(The problem) Work through the records below and copy every line that includes "cells".

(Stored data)

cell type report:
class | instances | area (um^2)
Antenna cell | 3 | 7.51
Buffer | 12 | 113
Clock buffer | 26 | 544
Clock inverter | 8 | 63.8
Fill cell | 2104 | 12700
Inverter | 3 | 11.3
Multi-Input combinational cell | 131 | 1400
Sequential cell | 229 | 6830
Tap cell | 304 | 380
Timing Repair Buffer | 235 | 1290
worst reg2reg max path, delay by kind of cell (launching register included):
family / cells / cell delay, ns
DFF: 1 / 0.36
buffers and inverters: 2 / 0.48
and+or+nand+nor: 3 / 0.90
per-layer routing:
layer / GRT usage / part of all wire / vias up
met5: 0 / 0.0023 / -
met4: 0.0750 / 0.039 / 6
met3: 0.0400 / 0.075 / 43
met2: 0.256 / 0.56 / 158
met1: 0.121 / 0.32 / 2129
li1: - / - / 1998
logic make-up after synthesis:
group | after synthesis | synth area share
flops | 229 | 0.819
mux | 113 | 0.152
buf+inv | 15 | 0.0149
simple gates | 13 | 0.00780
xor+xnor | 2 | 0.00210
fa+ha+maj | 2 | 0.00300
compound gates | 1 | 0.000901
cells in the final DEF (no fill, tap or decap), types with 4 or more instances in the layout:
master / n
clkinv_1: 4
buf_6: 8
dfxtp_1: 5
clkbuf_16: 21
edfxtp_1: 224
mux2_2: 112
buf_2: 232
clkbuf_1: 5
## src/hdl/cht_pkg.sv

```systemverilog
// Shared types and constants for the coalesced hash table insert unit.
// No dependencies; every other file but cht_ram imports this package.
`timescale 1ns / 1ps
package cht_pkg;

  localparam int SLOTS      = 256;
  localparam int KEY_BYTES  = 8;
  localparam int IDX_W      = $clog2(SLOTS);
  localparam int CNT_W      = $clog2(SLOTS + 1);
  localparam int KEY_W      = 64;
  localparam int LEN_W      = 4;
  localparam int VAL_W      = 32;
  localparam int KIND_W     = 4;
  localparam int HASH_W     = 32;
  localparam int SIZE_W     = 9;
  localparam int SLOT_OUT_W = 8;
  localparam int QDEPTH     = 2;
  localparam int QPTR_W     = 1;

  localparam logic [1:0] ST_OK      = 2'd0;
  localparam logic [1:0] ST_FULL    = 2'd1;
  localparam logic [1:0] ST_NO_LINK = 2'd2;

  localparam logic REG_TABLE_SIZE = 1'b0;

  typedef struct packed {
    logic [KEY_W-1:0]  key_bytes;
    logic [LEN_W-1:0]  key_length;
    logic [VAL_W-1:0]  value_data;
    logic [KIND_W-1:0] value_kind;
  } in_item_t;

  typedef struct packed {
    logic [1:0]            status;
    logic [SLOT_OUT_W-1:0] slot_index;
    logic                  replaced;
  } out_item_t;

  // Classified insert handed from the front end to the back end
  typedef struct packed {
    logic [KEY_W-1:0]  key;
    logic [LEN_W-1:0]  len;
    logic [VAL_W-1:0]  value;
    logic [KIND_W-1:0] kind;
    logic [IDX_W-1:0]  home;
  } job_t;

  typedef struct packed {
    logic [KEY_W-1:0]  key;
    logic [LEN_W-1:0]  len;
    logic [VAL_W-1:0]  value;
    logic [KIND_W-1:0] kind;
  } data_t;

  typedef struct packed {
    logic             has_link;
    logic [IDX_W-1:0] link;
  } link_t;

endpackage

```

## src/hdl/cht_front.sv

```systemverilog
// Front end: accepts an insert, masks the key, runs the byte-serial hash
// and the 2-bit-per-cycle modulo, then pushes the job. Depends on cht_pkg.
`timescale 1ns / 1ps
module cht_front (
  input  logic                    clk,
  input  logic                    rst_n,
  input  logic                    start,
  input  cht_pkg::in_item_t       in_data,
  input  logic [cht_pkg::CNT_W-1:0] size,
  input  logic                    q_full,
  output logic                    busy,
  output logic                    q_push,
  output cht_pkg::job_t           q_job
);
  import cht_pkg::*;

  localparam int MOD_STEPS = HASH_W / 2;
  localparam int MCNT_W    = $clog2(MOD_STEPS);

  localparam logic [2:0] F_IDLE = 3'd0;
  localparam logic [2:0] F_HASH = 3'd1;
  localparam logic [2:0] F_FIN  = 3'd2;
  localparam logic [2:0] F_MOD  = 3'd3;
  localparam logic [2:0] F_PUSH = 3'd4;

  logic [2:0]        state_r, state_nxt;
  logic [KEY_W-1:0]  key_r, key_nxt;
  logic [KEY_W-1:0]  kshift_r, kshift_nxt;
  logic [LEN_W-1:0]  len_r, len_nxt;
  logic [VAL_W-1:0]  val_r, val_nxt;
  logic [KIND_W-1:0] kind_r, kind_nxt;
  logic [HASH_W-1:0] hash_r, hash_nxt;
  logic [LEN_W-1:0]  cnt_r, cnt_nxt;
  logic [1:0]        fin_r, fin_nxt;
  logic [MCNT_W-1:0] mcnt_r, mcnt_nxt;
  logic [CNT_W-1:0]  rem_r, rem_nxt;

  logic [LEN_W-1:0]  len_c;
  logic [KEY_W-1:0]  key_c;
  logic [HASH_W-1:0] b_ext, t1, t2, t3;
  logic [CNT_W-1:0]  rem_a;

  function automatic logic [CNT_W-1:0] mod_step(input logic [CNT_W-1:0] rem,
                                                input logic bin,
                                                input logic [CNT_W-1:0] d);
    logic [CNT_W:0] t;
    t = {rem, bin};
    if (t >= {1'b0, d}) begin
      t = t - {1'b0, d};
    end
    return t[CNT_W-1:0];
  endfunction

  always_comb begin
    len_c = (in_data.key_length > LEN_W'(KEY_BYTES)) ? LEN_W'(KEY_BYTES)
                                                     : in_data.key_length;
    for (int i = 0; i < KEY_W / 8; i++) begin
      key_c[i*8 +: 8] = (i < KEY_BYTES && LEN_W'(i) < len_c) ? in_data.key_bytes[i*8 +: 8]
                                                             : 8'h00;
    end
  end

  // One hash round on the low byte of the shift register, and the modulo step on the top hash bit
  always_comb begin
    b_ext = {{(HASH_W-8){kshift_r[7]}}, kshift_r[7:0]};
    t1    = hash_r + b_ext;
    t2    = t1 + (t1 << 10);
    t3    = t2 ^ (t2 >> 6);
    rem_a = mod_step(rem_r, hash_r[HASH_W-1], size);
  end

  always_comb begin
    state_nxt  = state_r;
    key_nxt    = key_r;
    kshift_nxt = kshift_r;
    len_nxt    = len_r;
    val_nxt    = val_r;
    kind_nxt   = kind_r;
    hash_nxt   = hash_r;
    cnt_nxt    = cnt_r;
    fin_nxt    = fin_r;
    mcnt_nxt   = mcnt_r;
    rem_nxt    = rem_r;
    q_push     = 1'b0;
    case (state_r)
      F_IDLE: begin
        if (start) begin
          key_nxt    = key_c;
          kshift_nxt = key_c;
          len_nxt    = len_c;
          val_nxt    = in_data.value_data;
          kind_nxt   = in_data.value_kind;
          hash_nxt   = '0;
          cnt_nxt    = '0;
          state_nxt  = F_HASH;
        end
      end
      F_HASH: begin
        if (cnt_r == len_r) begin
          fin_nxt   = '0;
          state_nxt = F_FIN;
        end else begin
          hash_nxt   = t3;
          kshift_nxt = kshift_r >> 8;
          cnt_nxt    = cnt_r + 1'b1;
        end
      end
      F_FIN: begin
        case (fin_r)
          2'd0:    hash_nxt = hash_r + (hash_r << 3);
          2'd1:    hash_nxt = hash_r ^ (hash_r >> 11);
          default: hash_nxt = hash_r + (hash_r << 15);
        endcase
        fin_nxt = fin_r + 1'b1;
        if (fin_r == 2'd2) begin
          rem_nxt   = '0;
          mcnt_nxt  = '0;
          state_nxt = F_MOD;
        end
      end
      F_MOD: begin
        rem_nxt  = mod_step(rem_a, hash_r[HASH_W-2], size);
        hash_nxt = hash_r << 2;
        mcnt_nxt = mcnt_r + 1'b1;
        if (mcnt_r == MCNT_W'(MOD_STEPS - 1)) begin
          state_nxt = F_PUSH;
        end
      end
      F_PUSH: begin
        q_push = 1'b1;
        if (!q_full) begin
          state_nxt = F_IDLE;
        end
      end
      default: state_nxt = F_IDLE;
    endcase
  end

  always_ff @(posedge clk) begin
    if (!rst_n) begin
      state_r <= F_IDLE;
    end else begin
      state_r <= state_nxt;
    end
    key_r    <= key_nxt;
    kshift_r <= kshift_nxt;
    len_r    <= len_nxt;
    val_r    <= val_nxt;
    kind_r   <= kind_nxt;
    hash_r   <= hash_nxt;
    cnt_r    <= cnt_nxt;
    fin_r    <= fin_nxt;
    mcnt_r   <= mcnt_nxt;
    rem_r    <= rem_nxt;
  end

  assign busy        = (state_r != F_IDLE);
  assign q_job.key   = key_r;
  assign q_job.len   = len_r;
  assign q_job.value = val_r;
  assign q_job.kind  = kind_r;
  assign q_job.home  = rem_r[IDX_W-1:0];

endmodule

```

(Final answer)
family / cells / cell delay, ns
cells in the final DEF (no fill, tap or decap), types with 4 or more instances in the layout:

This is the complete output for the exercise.